Provided records section start

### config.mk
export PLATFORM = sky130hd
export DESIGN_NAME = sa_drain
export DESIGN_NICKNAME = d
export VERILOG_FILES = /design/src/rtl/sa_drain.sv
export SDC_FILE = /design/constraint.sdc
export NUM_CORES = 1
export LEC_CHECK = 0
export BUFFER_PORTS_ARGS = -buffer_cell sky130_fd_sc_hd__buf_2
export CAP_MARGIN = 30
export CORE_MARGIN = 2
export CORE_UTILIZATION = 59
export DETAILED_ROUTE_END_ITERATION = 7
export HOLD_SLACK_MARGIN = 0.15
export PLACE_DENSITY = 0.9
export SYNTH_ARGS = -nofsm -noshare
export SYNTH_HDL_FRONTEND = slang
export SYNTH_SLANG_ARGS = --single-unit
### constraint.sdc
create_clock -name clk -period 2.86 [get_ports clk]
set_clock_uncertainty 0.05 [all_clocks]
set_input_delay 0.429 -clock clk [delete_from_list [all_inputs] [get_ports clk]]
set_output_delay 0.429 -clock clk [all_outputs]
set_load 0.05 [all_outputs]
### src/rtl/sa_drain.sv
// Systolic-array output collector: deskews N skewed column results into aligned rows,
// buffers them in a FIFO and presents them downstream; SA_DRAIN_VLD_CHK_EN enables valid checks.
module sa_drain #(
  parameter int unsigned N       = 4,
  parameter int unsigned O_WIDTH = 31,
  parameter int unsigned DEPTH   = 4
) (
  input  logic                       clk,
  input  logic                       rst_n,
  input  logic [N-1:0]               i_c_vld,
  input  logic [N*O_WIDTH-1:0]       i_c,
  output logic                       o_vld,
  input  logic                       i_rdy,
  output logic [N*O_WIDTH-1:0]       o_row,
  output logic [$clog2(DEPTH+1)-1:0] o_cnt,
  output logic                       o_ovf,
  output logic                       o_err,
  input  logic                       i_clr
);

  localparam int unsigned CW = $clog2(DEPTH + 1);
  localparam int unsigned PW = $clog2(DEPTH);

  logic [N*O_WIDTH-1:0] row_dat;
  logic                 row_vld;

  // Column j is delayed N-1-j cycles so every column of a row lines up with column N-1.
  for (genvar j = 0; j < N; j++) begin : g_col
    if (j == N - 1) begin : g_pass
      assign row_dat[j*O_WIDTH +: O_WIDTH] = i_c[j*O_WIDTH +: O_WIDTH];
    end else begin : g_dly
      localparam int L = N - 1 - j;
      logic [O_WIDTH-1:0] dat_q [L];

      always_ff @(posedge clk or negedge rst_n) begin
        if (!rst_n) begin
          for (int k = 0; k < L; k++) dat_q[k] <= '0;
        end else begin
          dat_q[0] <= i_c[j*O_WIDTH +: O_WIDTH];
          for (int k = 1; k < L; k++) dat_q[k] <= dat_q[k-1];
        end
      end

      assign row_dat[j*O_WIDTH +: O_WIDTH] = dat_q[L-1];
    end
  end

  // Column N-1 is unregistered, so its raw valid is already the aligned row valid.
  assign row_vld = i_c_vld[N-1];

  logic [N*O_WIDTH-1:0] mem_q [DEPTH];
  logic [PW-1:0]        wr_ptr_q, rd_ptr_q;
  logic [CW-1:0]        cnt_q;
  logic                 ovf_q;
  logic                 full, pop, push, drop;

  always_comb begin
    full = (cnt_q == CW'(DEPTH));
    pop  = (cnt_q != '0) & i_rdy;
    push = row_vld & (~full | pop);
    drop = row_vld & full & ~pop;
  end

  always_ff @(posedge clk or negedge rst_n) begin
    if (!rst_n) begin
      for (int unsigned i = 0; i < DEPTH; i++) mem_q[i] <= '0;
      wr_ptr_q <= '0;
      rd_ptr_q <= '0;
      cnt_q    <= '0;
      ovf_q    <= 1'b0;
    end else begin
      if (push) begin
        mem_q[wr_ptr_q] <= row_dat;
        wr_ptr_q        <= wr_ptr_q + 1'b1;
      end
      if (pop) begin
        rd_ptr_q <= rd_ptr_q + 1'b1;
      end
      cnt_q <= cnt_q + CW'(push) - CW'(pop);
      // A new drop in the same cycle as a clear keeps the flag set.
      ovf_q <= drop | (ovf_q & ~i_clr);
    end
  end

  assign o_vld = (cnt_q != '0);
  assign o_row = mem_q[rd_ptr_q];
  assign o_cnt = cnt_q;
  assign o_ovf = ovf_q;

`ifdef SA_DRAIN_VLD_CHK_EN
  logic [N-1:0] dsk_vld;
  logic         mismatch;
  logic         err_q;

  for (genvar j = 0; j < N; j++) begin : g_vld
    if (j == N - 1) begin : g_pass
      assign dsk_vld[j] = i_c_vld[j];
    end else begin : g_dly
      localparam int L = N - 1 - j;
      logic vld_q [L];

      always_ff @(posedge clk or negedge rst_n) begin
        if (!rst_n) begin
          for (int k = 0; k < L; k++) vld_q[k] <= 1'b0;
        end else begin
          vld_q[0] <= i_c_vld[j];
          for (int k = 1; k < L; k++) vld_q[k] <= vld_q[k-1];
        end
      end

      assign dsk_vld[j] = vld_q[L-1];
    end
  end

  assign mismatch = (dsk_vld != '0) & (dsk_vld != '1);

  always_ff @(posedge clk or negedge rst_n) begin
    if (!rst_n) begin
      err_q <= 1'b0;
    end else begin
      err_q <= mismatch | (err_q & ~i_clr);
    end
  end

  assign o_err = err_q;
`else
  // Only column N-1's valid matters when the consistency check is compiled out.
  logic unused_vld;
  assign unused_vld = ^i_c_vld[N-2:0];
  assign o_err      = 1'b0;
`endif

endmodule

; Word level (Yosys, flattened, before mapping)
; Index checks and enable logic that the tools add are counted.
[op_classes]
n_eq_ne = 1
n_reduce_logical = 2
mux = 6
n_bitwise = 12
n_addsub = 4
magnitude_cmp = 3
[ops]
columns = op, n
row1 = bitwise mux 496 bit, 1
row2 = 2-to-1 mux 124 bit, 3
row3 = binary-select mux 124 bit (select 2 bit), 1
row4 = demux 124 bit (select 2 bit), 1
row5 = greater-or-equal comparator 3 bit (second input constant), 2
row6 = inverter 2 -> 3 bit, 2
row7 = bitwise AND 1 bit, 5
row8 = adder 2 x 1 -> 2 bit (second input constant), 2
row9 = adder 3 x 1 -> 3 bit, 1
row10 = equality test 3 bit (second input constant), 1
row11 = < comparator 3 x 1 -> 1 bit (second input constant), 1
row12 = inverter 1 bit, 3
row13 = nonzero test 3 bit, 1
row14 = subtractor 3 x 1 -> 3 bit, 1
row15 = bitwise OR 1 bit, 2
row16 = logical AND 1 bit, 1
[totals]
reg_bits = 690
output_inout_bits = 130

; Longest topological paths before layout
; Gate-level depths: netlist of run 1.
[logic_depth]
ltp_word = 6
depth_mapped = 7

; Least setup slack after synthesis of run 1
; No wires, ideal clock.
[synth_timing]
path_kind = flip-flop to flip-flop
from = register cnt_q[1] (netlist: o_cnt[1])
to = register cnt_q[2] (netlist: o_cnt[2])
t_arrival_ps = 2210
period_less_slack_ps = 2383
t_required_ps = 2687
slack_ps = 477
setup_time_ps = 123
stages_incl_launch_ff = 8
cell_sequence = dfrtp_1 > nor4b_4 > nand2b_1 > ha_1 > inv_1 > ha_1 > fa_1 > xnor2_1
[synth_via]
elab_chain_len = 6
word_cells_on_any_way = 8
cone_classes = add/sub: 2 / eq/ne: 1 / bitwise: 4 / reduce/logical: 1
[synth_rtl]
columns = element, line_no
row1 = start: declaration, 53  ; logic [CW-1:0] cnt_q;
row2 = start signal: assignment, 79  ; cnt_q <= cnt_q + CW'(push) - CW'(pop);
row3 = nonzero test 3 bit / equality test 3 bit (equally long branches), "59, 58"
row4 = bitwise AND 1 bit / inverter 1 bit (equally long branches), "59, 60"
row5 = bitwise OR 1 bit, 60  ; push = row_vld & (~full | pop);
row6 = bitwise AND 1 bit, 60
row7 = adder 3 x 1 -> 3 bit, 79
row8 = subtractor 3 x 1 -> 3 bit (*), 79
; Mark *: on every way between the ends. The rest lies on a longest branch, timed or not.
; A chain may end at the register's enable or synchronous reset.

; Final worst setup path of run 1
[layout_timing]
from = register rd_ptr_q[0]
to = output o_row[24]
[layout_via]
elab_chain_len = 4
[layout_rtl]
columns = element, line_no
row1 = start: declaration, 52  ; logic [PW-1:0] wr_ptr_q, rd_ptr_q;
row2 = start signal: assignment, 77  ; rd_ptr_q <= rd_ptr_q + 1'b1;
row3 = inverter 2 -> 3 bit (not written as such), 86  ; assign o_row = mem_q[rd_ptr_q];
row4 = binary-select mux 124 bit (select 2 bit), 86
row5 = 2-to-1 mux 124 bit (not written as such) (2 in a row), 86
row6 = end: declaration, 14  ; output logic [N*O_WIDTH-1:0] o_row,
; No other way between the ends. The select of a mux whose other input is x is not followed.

Provided records section end

[What the task requires]: Reproduce exactly, and only, the part of the listing above that begins at the line with "assign o_cnt = cnt_q;" and goes on through the line with "vld_q[0] <= i_c_vld[j];".

[The answer]:
  assign o_cnt = cnt_q;
  assign o_ovf = ovf_q;

`ifdef SA_DRAIN_VLD_CHK_EN
  logic [N-1:0] dsk_vld;
  logic         mismatch;
  logic         err_q;

  for (genvar j = 0; j < N; j++) begin : g_vld
    if (j == N - 1) begin : g_pass
      assign dsk_vld[j] = i_c_vld[j];
    end else begin : g_dly
      localparam int L = N - 1 - j;
      logic vld_q [L];

      always_ff @(posedge clk or negedge rst_n) begin
        if (!rst_n) begin
          for (int k = 0; k < L; k++) vld_q[k] <= 1'b0;
        end else begin
          vld_q[0] <= i_c_vld[j];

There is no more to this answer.